= PROMPT =
In the entries below, some lines hold the string "post"; please say how many, giving the number and nothing else.

= DATA FOR ANALYSIS =
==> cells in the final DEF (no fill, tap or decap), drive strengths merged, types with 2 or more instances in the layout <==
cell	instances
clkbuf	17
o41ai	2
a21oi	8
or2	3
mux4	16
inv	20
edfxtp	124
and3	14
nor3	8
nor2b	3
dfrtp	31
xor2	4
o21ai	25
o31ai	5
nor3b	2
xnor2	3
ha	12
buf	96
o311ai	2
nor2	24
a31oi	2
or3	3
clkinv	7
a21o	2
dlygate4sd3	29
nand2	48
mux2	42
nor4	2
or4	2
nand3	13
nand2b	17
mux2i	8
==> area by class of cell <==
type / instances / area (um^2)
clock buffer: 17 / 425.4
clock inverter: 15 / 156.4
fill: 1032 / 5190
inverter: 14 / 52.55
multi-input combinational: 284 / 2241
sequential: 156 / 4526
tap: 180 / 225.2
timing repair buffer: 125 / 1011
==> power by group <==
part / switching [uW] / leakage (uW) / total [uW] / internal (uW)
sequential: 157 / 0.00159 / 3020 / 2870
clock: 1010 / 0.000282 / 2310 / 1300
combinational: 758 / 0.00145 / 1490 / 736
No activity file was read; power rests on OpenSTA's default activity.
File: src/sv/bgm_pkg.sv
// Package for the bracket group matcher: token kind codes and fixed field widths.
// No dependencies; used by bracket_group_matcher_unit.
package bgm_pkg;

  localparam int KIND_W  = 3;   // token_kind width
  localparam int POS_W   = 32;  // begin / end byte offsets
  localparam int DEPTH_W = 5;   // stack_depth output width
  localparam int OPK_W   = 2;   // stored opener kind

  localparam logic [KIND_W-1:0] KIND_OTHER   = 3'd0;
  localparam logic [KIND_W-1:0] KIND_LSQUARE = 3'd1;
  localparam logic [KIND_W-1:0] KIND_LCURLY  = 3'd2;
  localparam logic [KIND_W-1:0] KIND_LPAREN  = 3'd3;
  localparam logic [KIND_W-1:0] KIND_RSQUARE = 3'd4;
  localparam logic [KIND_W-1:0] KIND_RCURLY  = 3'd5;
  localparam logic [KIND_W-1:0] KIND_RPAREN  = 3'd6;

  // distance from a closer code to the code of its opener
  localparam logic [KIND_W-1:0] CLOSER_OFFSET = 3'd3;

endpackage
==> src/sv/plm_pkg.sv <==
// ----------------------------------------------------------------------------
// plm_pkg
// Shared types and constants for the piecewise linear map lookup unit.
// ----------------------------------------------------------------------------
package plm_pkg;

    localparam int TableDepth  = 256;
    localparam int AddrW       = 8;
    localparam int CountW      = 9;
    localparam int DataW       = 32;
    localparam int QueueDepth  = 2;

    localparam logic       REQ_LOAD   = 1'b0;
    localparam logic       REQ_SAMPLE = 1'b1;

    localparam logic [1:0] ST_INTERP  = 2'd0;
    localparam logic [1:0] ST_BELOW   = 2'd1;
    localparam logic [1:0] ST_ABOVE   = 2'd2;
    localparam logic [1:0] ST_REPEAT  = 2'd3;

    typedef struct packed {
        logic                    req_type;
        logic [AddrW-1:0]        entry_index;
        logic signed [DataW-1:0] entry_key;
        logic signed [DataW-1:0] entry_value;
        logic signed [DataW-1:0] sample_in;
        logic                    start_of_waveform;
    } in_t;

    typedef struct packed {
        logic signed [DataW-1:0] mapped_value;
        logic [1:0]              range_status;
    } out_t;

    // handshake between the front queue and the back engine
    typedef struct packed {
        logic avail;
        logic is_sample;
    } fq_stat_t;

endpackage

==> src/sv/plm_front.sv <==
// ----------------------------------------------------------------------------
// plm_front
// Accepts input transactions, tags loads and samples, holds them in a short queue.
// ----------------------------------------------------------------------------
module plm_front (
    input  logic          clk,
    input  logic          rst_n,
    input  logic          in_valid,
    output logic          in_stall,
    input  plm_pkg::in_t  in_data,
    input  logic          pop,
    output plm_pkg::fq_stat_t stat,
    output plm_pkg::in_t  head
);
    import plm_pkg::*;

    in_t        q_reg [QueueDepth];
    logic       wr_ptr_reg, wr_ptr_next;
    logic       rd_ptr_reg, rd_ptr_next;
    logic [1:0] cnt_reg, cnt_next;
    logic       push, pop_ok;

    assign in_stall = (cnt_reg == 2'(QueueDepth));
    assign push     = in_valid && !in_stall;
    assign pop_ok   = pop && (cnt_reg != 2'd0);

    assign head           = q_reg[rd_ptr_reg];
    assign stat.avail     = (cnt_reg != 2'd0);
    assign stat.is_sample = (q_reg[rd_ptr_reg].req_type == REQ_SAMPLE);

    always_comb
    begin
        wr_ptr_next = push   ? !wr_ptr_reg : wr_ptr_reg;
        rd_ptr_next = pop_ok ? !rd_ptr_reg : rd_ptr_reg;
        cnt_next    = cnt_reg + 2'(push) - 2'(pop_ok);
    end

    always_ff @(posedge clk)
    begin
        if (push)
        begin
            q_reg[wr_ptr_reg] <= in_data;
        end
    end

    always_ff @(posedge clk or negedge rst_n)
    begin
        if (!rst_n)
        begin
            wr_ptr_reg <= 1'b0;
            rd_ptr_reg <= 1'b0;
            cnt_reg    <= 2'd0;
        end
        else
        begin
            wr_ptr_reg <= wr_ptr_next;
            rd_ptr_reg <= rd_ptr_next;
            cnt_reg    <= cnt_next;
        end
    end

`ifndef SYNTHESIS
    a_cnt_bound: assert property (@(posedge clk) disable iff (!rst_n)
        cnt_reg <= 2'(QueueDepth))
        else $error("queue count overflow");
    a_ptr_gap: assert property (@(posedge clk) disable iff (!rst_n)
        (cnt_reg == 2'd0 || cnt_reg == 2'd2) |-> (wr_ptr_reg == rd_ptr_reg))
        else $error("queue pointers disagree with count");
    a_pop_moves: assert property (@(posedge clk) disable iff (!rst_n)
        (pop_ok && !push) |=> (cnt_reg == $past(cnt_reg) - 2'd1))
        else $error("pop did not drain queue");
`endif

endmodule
--
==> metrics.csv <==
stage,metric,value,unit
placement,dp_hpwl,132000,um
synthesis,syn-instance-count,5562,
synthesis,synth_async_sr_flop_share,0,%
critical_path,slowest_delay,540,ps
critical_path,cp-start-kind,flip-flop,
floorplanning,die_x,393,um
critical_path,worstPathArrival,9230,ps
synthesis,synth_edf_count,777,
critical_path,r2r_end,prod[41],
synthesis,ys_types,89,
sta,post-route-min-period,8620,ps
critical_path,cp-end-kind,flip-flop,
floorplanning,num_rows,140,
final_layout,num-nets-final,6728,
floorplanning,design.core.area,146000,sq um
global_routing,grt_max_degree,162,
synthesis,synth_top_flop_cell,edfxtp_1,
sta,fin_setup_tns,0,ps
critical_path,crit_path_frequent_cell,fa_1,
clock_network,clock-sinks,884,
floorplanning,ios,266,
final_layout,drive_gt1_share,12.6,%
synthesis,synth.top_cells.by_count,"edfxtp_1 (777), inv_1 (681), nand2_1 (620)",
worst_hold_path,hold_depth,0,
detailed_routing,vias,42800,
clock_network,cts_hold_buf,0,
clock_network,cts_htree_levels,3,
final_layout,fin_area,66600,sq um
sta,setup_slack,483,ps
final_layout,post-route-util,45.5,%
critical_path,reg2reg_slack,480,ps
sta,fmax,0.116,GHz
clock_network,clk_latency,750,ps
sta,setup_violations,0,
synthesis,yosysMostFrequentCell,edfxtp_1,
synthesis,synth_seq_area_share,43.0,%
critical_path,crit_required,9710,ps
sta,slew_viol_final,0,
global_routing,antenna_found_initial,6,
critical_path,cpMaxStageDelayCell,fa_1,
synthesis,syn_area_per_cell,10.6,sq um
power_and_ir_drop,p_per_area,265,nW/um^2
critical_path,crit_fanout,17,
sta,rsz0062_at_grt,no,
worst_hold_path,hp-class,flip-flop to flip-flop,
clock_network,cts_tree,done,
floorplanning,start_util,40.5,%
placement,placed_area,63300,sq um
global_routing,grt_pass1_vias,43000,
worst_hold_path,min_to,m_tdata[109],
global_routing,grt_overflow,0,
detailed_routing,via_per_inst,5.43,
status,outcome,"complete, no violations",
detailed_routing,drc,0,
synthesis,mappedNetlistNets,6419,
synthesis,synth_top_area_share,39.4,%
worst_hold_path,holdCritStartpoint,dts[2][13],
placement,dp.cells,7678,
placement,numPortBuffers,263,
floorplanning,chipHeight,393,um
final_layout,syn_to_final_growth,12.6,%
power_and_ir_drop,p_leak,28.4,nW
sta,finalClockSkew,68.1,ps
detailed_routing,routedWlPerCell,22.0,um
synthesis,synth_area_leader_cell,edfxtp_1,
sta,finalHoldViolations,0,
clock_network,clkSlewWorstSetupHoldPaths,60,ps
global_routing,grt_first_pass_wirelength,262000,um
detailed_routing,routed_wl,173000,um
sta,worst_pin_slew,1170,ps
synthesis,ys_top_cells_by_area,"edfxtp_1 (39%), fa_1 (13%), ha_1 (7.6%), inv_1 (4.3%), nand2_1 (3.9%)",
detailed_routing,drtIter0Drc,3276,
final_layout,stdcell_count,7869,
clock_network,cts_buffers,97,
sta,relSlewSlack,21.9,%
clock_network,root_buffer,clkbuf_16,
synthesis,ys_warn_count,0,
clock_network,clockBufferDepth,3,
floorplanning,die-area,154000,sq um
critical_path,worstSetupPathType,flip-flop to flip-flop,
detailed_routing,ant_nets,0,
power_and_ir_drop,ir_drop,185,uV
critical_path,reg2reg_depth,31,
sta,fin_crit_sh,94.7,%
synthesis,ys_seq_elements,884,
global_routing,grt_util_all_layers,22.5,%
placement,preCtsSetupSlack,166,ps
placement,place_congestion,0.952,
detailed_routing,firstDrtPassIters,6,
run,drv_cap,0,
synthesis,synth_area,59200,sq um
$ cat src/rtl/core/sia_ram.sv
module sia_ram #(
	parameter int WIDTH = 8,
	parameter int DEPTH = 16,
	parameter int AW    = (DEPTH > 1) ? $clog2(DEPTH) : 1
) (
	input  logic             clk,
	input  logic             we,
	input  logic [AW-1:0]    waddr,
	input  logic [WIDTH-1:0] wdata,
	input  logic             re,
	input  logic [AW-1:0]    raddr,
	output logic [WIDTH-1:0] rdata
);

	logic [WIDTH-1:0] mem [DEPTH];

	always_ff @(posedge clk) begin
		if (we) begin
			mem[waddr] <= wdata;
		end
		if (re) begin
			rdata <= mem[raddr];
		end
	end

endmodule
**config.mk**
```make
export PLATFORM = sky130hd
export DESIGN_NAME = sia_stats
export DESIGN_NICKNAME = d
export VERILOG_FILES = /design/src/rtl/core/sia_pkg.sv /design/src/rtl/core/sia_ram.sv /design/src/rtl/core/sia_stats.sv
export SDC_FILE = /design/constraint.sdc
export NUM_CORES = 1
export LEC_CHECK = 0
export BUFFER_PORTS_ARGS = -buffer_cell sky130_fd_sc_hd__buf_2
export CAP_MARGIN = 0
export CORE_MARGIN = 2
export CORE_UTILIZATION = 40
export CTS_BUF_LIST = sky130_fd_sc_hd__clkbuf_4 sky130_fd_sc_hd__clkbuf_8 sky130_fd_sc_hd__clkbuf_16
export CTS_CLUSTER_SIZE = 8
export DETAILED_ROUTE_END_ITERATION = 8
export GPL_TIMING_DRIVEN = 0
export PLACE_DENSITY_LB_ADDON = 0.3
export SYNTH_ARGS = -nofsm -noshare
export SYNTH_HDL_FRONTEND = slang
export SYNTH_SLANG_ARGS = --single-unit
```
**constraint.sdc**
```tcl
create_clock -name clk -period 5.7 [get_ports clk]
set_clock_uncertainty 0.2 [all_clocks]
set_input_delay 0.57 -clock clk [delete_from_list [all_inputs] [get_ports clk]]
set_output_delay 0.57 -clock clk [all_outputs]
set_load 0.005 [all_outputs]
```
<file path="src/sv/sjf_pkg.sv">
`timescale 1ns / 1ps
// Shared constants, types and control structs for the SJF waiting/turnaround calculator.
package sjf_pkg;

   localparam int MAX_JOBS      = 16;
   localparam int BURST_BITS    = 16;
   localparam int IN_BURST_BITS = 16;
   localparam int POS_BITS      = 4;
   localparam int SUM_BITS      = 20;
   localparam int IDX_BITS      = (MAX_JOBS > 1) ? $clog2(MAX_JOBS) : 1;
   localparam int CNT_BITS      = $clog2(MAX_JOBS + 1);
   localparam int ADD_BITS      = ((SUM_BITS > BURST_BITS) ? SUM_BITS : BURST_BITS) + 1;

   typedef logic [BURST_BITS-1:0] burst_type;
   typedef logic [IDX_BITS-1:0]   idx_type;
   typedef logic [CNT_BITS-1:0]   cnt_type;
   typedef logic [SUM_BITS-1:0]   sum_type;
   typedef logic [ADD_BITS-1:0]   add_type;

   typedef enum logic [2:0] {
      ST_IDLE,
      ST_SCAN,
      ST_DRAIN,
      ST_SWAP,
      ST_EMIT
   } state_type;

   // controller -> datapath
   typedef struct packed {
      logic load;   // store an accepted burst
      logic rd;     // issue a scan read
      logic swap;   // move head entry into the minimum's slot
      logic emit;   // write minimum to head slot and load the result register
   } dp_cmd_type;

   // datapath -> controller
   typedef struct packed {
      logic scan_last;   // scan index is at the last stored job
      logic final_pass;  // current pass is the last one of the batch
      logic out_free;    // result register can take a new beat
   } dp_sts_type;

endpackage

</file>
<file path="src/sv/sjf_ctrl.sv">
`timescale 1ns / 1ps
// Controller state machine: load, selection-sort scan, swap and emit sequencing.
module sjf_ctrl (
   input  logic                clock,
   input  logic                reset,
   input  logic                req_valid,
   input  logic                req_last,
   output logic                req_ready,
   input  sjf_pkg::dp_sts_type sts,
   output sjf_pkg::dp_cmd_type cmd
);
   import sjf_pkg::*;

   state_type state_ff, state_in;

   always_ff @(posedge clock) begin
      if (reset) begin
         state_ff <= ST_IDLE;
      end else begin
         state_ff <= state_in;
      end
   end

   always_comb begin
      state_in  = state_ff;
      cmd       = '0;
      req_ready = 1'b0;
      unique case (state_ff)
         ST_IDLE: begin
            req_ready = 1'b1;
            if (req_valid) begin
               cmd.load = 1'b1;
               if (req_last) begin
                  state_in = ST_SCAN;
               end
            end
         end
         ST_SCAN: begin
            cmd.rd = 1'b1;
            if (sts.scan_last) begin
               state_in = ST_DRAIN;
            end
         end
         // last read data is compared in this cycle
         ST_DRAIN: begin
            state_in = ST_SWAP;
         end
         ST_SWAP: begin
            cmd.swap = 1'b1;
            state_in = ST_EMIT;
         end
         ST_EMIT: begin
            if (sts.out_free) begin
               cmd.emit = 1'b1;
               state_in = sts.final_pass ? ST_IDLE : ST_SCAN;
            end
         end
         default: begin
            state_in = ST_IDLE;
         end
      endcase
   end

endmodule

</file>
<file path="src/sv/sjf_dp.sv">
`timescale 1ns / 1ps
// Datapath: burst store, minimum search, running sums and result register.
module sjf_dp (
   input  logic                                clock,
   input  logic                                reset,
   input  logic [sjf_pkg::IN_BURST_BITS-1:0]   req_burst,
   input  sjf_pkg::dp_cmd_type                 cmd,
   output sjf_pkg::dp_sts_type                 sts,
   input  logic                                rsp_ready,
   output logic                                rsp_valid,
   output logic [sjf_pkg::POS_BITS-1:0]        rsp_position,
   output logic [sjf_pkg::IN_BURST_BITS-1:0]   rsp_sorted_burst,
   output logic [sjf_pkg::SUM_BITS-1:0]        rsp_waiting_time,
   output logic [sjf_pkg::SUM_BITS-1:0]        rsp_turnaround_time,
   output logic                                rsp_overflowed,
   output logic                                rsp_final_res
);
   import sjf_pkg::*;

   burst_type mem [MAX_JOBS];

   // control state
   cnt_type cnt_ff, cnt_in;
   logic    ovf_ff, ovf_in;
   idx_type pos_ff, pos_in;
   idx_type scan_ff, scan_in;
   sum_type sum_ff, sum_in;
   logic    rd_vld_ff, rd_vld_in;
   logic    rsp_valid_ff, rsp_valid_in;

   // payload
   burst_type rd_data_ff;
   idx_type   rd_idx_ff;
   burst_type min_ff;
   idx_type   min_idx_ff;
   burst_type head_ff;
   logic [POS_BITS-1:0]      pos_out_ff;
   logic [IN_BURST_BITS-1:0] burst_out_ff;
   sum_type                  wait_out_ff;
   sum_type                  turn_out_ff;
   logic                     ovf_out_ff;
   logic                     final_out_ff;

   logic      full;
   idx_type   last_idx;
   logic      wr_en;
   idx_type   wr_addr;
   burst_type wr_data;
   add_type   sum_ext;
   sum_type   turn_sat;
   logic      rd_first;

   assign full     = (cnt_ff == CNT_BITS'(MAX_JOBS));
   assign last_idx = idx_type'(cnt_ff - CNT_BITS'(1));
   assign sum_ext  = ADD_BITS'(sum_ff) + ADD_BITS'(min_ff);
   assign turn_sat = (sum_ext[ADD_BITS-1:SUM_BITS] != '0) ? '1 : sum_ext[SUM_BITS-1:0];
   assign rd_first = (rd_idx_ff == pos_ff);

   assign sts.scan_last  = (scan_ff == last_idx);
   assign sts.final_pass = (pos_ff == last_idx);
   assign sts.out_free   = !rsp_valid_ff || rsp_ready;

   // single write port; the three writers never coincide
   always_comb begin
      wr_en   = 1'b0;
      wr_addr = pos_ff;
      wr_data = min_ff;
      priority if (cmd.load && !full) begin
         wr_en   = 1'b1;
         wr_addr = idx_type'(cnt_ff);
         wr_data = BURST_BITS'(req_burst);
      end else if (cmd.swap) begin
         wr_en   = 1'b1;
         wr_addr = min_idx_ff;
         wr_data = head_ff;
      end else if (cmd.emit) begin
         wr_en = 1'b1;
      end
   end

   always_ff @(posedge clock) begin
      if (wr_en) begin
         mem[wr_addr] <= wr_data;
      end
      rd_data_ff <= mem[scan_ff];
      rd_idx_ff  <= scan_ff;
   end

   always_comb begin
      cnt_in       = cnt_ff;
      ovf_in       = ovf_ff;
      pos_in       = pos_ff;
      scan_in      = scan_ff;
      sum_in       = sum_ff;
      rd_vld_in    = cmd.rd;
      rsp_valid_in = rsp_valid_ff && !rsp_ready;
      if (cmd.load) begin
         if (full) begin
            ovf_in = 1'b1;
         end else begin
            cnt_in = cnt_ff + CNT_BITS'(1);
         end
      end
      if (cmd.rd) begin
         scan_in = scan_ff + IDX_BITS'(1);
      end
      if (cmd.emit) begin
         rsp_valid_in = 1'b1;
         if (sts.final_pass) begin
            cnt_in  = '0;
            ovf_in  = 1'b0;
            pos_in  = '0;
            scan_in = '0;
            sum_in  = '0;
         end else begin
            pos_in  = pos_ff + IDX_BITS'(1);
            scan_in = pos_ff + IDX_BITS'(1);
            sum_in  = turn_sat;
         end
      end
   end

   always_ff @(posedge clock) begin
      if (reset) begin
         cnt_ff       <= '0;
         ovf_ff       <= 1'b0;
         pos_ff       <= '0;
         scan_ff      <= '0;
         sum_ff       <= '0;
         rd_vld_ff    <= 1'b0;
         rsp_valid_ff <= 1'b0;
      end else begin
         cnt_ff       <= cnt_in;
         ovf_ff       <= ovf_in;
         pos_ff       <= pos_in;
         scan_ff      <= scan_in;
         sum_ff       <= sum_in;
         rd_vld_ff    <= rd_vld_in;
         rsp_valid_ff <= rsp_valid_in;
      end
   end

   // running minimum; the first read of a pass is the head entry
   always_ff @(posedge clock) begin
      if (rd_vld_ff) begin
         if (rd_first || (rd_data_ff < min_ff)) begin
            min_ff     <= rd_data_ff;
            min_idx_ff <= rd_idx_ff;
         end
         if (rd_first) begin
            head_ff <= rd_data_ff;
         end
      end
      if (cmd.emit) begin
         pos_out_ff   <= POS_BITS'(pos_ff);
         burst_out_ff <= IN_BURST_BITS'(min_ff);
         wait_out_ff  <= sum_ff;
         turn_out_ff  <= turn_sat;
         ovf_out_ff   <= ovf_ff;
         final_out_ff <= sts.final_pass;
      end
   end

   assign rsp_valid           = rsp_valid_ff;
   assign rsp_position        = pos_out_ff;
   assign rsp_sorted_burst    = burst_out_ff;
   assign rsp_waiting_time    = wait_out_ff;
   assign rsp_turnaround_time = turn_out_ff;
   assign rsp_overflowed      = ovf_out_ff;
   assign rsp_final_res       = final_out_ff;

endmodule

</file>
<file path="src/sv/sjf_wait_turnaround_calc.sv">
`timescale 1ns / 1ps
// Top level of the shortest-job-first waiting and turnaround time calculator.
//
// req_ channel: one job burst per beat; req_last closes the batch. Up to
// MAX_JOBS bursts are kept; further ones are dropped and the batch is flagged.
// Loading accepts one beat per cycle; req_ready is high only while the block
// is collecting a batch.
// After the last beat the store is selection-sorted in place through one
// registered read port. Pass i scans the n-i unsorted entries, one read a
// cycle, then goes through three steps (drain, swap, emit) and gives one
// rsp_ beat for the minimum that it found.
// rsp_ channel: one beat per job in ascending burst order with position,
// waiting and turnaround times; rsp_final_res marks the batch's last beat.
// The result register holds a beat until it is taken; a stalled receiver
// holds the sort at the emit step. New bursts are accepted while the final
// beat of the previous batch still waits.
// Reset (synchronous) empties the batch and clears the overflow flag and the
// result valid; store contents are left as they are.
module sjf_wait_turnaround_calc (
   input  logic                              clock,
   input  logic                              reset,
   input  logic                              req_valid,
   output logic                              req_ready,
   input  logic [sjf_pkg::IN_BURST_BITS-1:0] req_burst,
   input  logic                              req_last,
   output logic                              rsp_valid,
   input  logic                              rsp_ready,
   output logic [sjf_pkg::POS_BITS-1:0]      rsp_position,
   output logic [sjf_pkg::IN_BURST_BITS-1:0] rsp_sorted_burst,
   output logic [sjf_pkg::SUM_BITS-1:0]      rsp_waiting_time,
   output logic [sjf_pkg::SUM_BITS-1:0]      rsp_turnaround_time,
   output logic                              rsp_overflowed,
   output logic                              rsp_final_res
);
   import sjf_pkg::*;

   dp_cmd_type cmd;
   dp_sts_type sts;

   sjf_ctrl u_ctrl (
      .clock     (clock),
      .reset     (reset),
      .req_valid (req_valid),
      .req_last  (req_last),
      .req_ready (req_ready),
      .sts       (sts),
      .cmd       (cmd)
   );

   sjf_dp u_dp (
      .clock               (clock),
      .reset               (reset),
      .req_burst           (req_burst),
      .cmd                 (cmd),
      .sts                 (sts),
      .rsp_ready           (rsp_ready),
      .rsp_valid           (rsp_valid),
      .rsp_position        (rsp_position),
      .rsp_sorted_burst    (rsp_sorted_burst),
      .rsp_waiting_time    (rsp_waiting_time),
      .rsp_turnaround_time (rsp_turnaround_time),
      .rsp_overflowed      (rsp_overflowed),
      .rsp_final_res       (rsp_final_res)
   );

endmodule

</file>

= RESPONSE TO THIS TASK =
2